Keeping the body physically fit has long been known to be good for long term health. It now appears that fitness could be related to cognition as well. Nancy Pedersen of USC and colleagues in Sweden put forth a new study that demonstrates a clear positive link between adolescent fitness and adult cognitive performance.
According to the findings, improved cardiovascular health among teenage boys correlates to higher scores on a range of intelligence tests. It also appears to be associated with more education and income later in life.
“During early adolescence and adulthood, the central nervous system displays considerable plasticity,” commented Pedersen, study professor of psychology at USC College. “Yet the effect of exercise on cognition remains poorly understood.”
Along with Pedersen, lead author Maria Aberg of the University of Gothenburg and the team analyzed the data for all 1.2 million Swedish men born between 1950 and 1976. They were among those enlisted for mandatory military service at the age of 18.
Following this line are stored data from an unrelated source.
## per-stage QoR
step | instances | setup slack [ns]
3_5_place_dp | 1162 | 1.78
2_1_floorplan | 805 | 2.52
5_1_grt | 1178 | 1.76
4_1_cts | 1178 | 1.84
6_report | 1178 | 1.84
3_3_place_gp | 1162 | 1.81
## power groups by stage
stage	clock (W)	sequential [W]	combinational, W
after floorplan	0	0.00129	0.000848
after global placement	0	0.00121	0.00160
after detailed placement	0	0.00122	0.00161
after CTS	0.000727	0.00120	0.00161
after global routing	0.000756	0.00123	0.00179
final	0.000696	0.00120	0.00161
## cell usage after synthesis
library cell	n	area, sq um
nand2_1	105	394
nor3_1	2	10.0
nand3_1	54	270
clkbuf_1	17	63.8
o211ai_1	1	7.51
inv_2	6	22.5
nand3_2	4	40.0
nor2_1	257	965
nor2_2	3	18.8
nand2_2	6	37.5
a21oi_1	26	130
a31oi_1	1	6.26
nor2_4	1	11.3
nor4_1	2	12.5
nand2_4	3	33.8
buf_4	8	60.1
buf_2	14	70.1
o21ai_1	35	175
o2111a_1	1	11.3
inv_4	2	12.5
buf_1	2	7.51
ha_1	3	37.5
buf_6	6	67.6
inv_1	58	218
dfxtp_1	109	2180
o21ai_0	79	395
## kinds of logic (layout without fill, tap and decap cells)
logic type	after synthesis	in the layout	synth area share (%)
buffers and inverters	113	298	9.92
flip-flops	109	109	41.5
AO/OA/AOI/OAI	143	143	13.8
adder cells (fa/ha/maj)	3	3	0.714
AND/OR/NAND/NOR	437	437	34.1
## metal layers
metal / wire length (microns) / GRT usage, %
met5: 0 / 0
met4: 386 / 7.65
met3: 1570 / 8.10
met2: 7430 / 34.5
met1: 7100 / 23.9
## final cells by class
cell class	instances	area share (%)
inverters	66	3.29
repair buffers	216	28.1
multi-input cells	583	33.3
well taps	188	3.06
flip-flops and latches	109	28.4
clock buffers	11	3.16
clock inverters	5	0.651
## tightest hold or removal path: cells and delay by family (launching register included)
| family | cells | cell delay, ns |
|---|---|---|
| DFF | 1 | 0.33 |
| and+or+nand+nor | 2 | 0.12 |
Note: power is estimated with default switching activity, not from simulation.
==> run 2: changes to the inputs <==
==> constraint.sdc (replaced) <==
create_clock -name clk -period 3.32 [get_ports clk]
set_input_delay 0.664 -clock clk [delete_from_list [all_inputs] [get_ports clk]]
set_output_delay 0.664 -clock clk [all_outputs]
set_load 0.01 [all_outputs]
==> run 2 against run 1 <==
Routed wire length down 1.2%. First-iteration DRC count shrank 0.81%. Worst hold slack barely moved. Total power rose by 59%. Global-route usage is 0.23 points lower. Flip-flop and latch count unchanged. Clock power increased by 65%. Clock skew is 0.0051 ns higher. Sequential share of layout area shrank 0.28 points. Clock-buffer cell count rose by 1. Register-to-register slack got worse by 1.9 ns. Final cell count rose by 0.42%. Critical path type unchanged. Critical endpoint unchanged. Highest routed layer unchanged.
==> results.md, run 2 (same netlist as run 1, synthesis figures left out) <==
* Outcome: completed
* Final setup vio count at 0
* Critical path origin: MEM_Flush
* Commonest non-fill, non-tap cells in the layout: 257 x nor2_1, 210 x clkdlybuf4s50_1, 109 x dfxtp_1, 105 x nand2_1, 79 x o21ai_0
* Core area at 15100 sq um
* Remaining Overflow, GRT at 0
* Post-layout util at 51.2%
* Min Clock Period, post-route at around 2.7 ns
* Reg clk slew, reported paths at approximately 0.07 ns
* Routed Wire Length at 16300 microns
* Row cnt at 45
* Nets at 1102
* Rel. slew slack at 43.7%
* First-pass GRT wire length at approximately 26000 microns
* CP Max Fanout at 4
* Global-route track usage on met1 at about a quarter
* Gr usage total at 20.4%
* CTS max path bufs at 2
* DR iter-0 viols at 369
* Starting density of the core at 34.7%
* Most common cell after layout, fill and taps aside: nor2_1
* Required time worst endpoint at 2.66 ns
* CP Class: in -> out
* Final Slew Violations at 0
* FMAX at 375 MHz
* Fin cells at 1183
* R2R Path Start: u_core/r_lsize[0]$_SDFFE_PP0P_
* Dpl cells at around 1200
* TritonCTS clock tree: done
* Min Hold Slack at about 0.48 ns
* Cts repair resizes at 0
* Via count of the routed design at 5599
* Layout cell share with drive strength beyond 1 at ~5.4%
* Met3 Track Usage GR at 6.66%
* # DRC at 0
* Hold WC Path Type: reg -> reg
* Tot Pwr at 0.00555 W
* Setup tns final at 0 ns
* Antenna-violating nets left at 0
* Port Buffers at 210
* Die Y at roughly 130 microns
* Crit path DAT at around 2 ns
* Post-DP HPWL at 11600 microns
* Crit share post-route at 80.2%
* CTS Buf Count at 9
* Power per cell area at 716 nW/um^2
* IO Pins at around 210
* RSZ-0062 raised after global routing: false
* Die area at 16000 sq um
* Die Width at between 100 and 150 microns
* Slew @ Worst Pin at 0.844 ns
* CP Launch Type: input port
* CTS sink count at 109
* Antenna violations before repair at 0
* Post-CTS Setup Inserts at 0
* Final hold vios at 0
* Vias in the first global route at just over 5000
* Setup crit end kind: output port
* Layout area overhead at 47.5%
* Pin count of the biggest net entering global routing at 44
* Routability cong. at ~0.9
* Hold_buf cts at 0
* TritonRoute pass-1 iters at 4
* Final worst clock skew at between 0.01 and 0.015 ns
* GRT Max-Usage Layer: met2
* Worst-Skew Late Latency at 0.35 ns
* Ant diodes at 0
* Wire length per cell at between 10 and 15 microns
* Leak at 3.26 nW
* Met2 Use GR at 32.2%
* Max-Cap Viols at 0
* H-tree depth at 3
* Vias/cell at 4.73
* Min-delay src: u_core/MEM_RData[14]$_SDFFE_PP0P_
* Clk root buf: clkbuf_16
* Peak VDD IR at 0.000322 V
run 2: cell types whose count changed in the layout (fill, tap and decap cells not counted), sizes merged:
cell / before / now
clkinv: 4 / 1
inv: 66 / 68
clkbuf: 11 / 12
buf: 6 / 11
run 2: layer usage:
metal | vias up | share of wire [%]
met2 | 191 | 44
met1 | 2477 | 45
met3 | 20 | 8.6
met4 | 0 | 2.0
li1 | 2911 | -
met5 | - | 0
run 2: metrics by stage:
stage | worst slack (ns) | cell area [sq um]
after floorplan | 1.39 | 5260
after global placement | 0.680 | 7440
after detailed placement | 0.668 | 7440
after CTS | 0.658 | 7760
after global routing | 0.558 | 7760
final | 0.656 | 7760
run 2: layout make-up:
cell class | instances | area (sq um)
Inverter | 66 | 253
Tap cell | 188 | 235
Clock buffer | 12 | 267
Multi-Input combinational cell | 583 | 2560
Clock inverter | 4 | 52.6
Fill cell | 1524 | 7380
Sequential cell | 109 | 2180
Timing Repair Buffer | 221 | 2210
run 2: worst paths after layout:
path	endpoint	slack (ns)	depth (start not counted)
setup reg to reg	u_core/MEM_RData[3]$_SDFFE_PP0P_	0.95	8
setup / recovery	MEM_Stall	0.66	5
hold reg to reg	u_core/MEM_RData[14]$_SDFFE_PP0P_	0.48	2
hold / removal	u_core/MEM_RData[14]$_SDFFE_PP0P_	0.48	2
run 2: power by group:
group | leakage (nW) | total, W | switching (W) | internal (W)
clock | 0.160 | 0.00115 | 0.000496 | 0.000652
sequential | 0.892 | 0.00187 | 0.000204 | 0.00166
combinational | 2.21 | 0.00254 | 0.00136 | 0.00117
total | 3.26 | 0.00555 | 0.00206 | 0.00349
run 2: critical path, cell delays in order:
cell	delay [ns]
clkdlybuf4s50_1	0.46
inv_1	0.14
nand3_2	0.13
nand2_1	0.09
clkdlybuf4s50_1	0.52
Apparently in every measure of cognitive functioning analyzed by them, as per aerobic fitness, the average test scores were found to have augmented. They examined verbal ability, logical performance, geometric perception and mechanical skills. Scores on intelligence tests however were not found to have increased along with muscle strength.
“Positive associations with intelligence scores were restricted to cardiovascular fitness, not muscular strength,” Pedersen elucidated, “supporting the notion that aerobic exercise improved cognition through the circulatory system influencing brain plasticity.”
The study also seems to exhibit the importance of getting healthier between the ages of 15 and 18. This, the experts suggests is a period when the brain is still changing. For boys who showed better cardiovascular health between 15 to 18 years of age appeared to display considerably greater intelligence scores. This was against those who appeared to have become less healthy over the same period. In the long run, boys who were most fit at the age of 10 seemed to have higher chances of going to college as compared to those who were less fit.
“Direct causality cannot be established. However, the fact that we demonstrated associations between cognition and cardiovascular fitness but not muscle strength and the longitudinal prediction by cardiovascular fitness on subsequent academic achievement, speak in favor of a cardiovascular effect on brain function,” Pedersen further mentioned.
For their analysis, the experts examined around 260,000 full-sibling pairs, 3,000 sets of twins and more than 1,400 sets of identical twins. The team could additionally evaluate if the results reflected shared family environments or genetic influences with the inclusion of relatives. The association between cardiovascular health and intelligence seems to have remained strong even among identical twin pairs.
The results, the study suggests may not be a reflection of genetic influences on cardiovascular health and intelligence. Instead, the twin results seem to further support the likelihood of existence of a casual relationship.
The study appears in the current issue of Proceedings of the National Academy of Sciences Early Edition.